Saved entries
# # #
File: src/rtl/pio_port_pkg.sv
package pio_port_pkg;
    localparam int CTL_OWN  = 0;
    localparam int CTL_OE   = 1;
    localparam int CTL_DATA = 2;
    localparam int CTL_PULL = 3;
    localparam int CTL_MD   = 4;
    localparam int CTL_SEL  = 5;
    localparam int NUM_CTL  = 6;
    localparam int REGS_PER_CTL = 3;
    localparam int LEVEL_WORD = NUM_CTL * REGS_PER_CTL;

    function automatic bit ctl_resets_high(input int k);
        return (k == CTL_OWN) || (k == CTL_PULL);
    endfunction
endpackage

File: src/rtl/pio_ctl_triple.sv
module pio_ctl_triple #(
    parameter int W = 32,
    parameter bit RST_ONES = 1'b0
) (
    input  logic         clk,
    input  logic         rst_n,
    input  logic         set_hit,
    input  logic         clr_hit,
    input  logic [W-1:0] wbits,
    output logic [W-1:0] q
);
    localparam logic [W-1:0] RST_VAL = RST_ONES ? {W{1'b1}} : {W{1'b0}};

    always_ff @(posedge clk or negedge rst_n) begin
        if (!rst_n)
            q <= RST_VAL;
        else if (set_hit)
            q <= q | wbits;
        else if (clr_hit)
            q <= q & ~wbits;
    end
endmodule

File: src/rtl/pio_pin_mux.sv
module pio_pin_mux #(
    parameter int NPINS = 32
) (
    input  logic [NPINS-1:0] own_gpio,
    input  logic [NPINS-1:0] gpio_data,
    input  logic [NPINS-1:0] gpio_oe,
    input  logic [NPINS-1:0] sel_b,
    input  logic [NPINS-1:0] md_mode,
    input  logic [NPINS-1:0] a_out,
    input  logic [NPINS-1:0] a_oe,
    input  logic [NPINS-1:0] b_out,
    input  logic [NPINS-1:0] b_oe,
    output logic [NPINS-1:0] pad_out,
    output logic [NPINS-1:0] pad_oe
);
    for (genvar i = 0; i < NPINS; i++) begin : g_pin
        logic src_out;
        logic src_oe;

        always_comb begin
            if (own_gpio[i]) begin
                src_out = gpio_data[i];
                src_oe  = gpio_oe[i];
            end else if (sel_b[i]) begin
                src_out = b_out[i];
                src_oe  = b_oe[i];
            end else begin
                src_out = a_out[i];
                src_oe  = a_oe[i];
            end
        end

        always_comb begin
            if (md_mode[i]) begin
                pad_out[i] = 1'b0;
                pad_oe[i]  = src_oe & ~src_out;
            end else begin
                pad_out[i] = src_out;
                pad_oe[i]  = src_oe;
            end
        end
    end
endmodule

File: src/rtl/pio_port.sv
module pio_port
    import pio_port_pkg::*;
#(
    parameter int NPINS = 32,
    parameter int AW    = 5
) (
    input  logic             clk,
    input  logic             rst_n,
    input  logic             bus_we,
    input  logic [AW-1:0]    bus_addr,
    input  logic [NPINS-1:0] bus_wdata,
    output logic [NPINS-1:0] bus_rdata,
    input  logic [NPINS-1:0] pad_in,
    input  logic [NPINS-1:0] per_a_out,
    input  logic [NPINS-1:0] per_a_oe,
    input  logic [NPINS-1:0] per_b_out,
    input  logic [NPINS-1:0] per_b_oe,
    output logic [NPINS-1:0] pad_out,
    output logic [NPINS-1:0] pad_oe,
    output logic [NPINS-1:0] pad_pullup
);
    localparam logic [AW-1:0] LEVEL_ADDR = AW'(LEVEL_WORD);

    logic [NUM_CTL-1:0][NPINS-1:0] ctl_q;
    logic [NPINS-1:0] own_q, oe_q, data_q, pull_q, md_q, selb_q;

    for (genvar k = 0; k < NUM_CTL; k++) begin : g_ctl
        localparam logic [AW-1:0] SET_ADDR = AW'(REGS_PER_CTL * k);
        localparam logic [AW-1:0] CLR_ADDR = AW'(REGS_PER_CTL * k + 1);

        pio_ctl_triple #(
            .W        (NPINS),
            .RST_ONES (ctl_resets_high(k))
        ) u_triple (
            .clk     (clk),
            .rst_n   (rst_n),
            .set_hit (bus_we && (bus_addr == SET_ADDR)),
            .clr_hit (bus_we && (bus_addr == CLR_ADDR)),
            .wbits   (bus_wdata),
            .q       (ctl_q[k])
        );
    end

    assign own_q  = ctl_q[CTL_OWN];
    assign oe_q   = ctl_q[CTL_OE];
    assign data_q = ctl_q[CTL_DATA];
    assign pull_q = ctl_q[CTL_PULL];
    assign md_q   = ctl_q[CTL_MD];
    assign selb_q = ctl_q[CTL_SEL];

    always_comb begin
        bus_rdata = '0;
        if (bus_addr == LEVEL_ADDR)
            bus_rdata = pad_in;
        for (int k = 0; k < NUM_CTL; k++) begin
            if (bus_addr == AW'(REGS_PER_CTL * k + 2))
                bus_rdata = ctl_q[k];
        end
    end

    pio_pin_mux #(.NPINS(NPINS)) u_mux (
        .own_gpio  (own_q),
        .gpio_data (data_q),
        .gpio_oe   (oe_q),
        .sel_b     (selb_q),
        .md_mode   (md_q),
        .a_out     (per_a_out),
        .a_oe      (per_a_oe),
        .b_out     (per_b_out),
        .b_oe      (per_b_oe),
        .pad_out   (pad_out),
        .pad_oe    (pad_oe)
    );

    assign pad_pullup = pull_q;
endmodule

File: config.mk
export PLATFORM = sky130hd
export DESIGN_NAME = pio_port
export DESIGN_NICKNAME = d
export VERILOG_FILES = /design/src/rtl/pio_port_pkg.sv /design/src/rtl/pio_ctl_triple.sv /design/src/rtl/pio_pin_mux.sv /design/src/rtl/pio_port.sv
export SDC_FILE = /design/constraint.sdc
export NUM_CORES = 1
export LEC_CHECK = 0
export ABC_CLOCK_PERIOD_IN_PS = 1600
export BUFFER_PORTS_ARGS = -buffer_cell sky130_fd_sc_hd__buf_2
export CELL_PAD_IN_SITES_DETAIL_PLACEMENT = 1
export CELL_PAD_IN_SITES_GLOBAL_PLACEMENT = 1
export CORE_ASPECT_RATIO = 1.25
export CORE_MARGIN = 5
export CORE_UTILIZATION = 41
export CTS_CLUSTER_DIAMETER = 60
export CTS_CLUSTER_SIZE = 30
export DETAILED_ROUTE_END_ITERATION = 16
export PLACE_DENSITY_LB_ADDON = 0.1
export SLEW_MARGIN = 20
export SYNTH_ARGS = -nofsm -noshare
export SYNTH_HDL_FRONTEND = slang
export SYNTH_HIERARCHICAL = 1
export SYNTH_SLANG_ARGS = --single-unit
File: constraint.sdc
create_clock -name clk -period 1.6 [get_ports clk]
set_input_delay 0.08 -clock clk [delete_from_list [all_inputs] [get_ports clk]]
set_output_delay 0.08 -clock clk [all_outputs]
set_load 0.005 [all_outputs]
-- Word-level counts from Yosys, hierarchy flattened
Index checks and enable logic that the tools add are counted.
- flip-flop bits (word level): 192
- input bits: 200
- word-level logic and storage cells: 331
- equal/unequal tests: 18
- multiplexer cells: 211
- bitwise gates (word level): 77
- reduce and logical (&&, ||, !) cells: 19
- operators by type and width (kind ; count):
    $mux W32 ; 19
    $and A32 B32 Y32 ; 6
    $mux W1 ; 192
    $or A32 B32 Y32 ; 6
    $eq A5 B4 Y1 const B ; 8
    $and A1 B1 Y1 ; 32
    $not A1 Y1 ; 32
    $not A32 Y32 ; 1
    $eq A5 B3 Y1 const B ; 4
    $eq A5 B5 Y1 const B ; 3
    $logic_and A1 B1 Y1 ; 12
    $reduce_bool A2 Y1 ; 6
    $eq A5 B2 Y1 const B ; 2
    $eq A5 B1 Y1 const B ; 1
    $logic_not A5 Y1 ; 1

-- Longest topological paths before layout
- depth in word-level cells: 8
- gate-level depth with buffers: 9

-- By module
The synthesis kept the hierarchy.
- by module, submodules not included (module ; instances ; cells an instance ; area each (um^2)):
    pio_ctl_triple (g_ctl[1].u_triple ...) ; 4 ; 102 ; 1249.9
    pio_port ; 1 ; 386 ; 2623.8
    pio_ctl_triple (g_ctl[0].u_triple ...) ; 2 ; 102 ; 1290.0
    pio_pin_mux ; 1 ; 224 ; 1841.8

-- Worst setup path after synthesis
No wires, ideal clock.
- path type: in2reg
- from: in bus_addr[0]
- to: reg with a tool-made name
- setup time: 79 ps
- arrival: 1748 ps
- data required time: 1521 ps
- setup slack: -228 ps
- stages: 9
- path through: buf_2 > buf_2 > buf_2 > nor2b_1 > nand2_1 > nor3_1 > buf_6 > nand2_1 > a22o_1
- RTL lines (what ; line ; text):
    start: declaration ; pio_port.sv:10 ; input logic [AW-1:0] bus_addr,

==> results.json <==
{
  "outcome": "finished with violations",
  "violations": "setup timing",
  "rsz0062_at_grt": "true",
  "drc": 0,
  "wl_per_cell_um": 24.91,
  "fillers": 3344,
  "relSlewSlack": 0.7456,
  "synth.most_common_cell": "nand2_1",
  "yosysTopAreaCell": "dfrtp_1",
  "synth_area_per_cell_um2": 9.857,
  "grt_antenna_before_repair": 3,
  "ys_dominant_reg_cell": "dfrtp_1",
  "timing.setup.tns_ns": -1.937,
  "syn-num-nets": 1422,
  "path_delay_family": "compound AO/OA/AOI/OAI gates",
  "antenna_left": 0,
  "die_x_um": 163.3,
  "synth_cell_types": 41,
  "path_clk_slew_ns": 0.09,
  "synthArstFlopShare": 1.000,
  "worstSetupPathType": "reg2out",
  "die_h_um": 201.6,
  "drt_iter0_drc": 865,
  "startpoint_type": "flop",
  "final_cell_area_um2": 16660,
  "path_buf_inv": 1,
  "grt_usage": 0.3018,
  "route.final.wire_length_um": 51740,
  "ys_warn_count": 6,
  "instances_no_fill": 2077,
  "maxCapViolCount": 0,
  "via_per_inst": 6.052,
  "drive_gt1_frac": 0.4741,
  "crit_chain": "or3b_1 -> a211oi_2 -> o221ai_1 -> o21ai_2 -> buf_2",
  "place_congestion": 0.8615,
  "nets": 1866,
  "rows": 70,
  "start_util": 0.4130,
  "cts_buffers": 17,
  "fin_crit_sh": 1.257,
  "top_layer_used": "met5",
  "synth-edff-count": 0,
  "dp_cells": 1942,
  "placed_area_um2": 14750,
  "hold_viol": 0,
  "clockRootBuffer": "clkbuf_16",
  "max_freq_mhz": 497.4,
  "power_uw": 16790,
  "cts_num_sinks": 192,
  "wl_met3_um": 3523,
  "max_stage_delay_ns": 0.38,
  "pin_count": 328,
  "cts_tree": "done",
  "fin_ws_ns": -0.4104,
  "finalClockSkew_ns": 0,
  "synth_top_cells_by_count": "197 x nand2_1, 192 x a22o_1, 128 x dfrtp_1",
  "place_hpwl_um": 34900,
  "yosysTopAreaCellShare": 0.2659,
  "synthTopCellsByArea": "dfrtp_1 27%, dfstp_2 14%, a22o_1 14%",
  "slowest_stage": "dfrtp_1",
  "htreeDepth": 4,
  "slew_viol_final": 0,
  "num_vias": 12570,
  "arrival_ns": 1.93,
  "core_um2": 29170,
  "end_kind": "primary output",
  "clk_path_buf_depth": 2,
  "grt_overflow": 0,
  "first_pass_iters": 5,
  "finalSetupViolCount": 45,
  "holdCritPathClass": "in2reg",
  "p_leak_uw": 0.007563,
  "min_period_ns": 2.010,
  "worst_slew_pin_slew_ns": 0.3815,
  "syn_area_um2": 12050,
  "io_buffers": 327,
  "grt_pass1_vias": 13110,
  "clk_latency_ns": 0.43,
  "required_ns": 1.52,
  "peakVddDrop_v": 0.0004782,
  "yosysSeqAreaShare": 0.4055,
  "wl_met1_um": 20760,
  "worst-path-max-fanout": 3,
  "syn_inst": 1222,
  "grt_pass1_wl_um": 77580,
  "dieArea_um2": 32930,
  "synthToLayoutAreaGrowth_pct": 38.30,
  "grt_max_degree": 48,
  "p_per_area_nw_per_um2": 1008,
  "ys_seq_elements": 192,
  "routed-wl-met2_um": 25530
}
[tightest hold or removal path, stage by stage]
cell,delay [ns]
buf_2,0.17
nand2_1,0.08
a22o_1,0.11
[power by group]
group          internal (uW)  switching [uW]  total [uW]  leakage [uW]
Combinational           3110            2280        5400       0.00500
Clock                   2110            2110        4230      0.000278
Sequential              6060            1110        7170       0.00228
Total                  11300            5510       16800       0.00756
[repair_timing]
action,in CTS,in global routing
hold buffers,1,0
resized for setup,82,66
buffers inserted,94,6
setup endpoints to repair,82,93
pin swaps,104,48
endpoints found under the hold margin,140,0
[final cells by class]
type / count / area, um2 / share of cell area
Antenna cell: 2 / 5.005 / 0.0003004
Tap cell: 396 / 495.5 / 0.02974
Clock buffer: 20 / 446.7 / 0.02681
Multi-Input combinational cell: 936 / 7158 / 0.4297
Inverter: 1 / 3.754 / 0.0002253
Clock inverter: 12 / 115.1 / 0.006910
Timing Repair Buffer: 518 / 3530 / 0.2119
Sequential cell: 192 / 4905 / 0.2944
[path summary, 6_finish.rpt]
check	cells past startpoint	slack, ns	from	end
max	5	-0.41	flop	bus_rdata[6]
min	3	0.02	bus_wdata[18]	flop
max reg2reg	3	0.64	flop	flop
min reg2reg	1	0.52	flop	flop
max in group asynchronous	3	0.79	rst_n	async pin
min in group asynchronous	2	0.12	rst_n	async pin
[cells in the final DEF (no fill, tap or decap), drive strengths merged]
master,netlist,routed
nor3,4,4
buf,75,515
a2bb2oi,32,32
nor4,2,2
and3b,37,37
o2bb2a,1,1
a211oi,32,32
a21o,1,1
a221oi,1,1
nand3b,33,33
or2,2,2
dlygate4sd3,0,1
or3b,2,2
nor3b,2,2
o22ai,62,62
dfstp,64,64
dfrtp,128,128
clkbuf,18,22
nor2,9,9
mux2,32,32
nand2b,67,67
a31oi,32,32
inv,1,9
clkinv,0,4
nor2b,34,34
nand3,1,1
mux2i,32,32
nand4,1,1
a21oi,93,93
nand2,197,197
o21a,1,1
a211o,32,32
diode,0,2
a22o,192,192
o221ai,1,1
o21ai,1,1
[per-layer routing]
metal,vias up,GRT usage
li1,5522,-
met2,514,0.5111
met3,120,0.05327
met4,4,0.1154
met5,-,0
met1,6409,0.3830
[per-stage QoR]
stage / util / setup slack, ns / hold WS [ns]
after floorplan: - / -0.06339 / -0.2156
after global placement: 0.5056 / -0.1401 / 0.03029
after detailed placement: 0.5056 / -0.1325 / 0.03373
after CTS: 0.5599 / -0.4224 / 0.01319
after global routing: 0.5711 / -0.4701 / 0.02722
final: 0.5712 / -0.4104 / 0.02458
[cells by family after synthesis]
family,Yosys count,share of synthesized area
compound gates,481,0.3162
mux,64,0.05651
simple gates,391,0.1737
buf+inv,94,0.04809
flops,192,0.4055
Power figures use the tool's default switching activity.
# # #
Produce a verbatim copy of the lines from the one holding "compound gates,481,0.3162" to the final line of the data, and nothing more.

**Exercise answer:**
compound gates,481,0.3162
mux,64,0.05651
simple gates,391,0.1737
buf+inv,94,0.04809
flops,192,0.4055
Power figures use the tool's default switching activity.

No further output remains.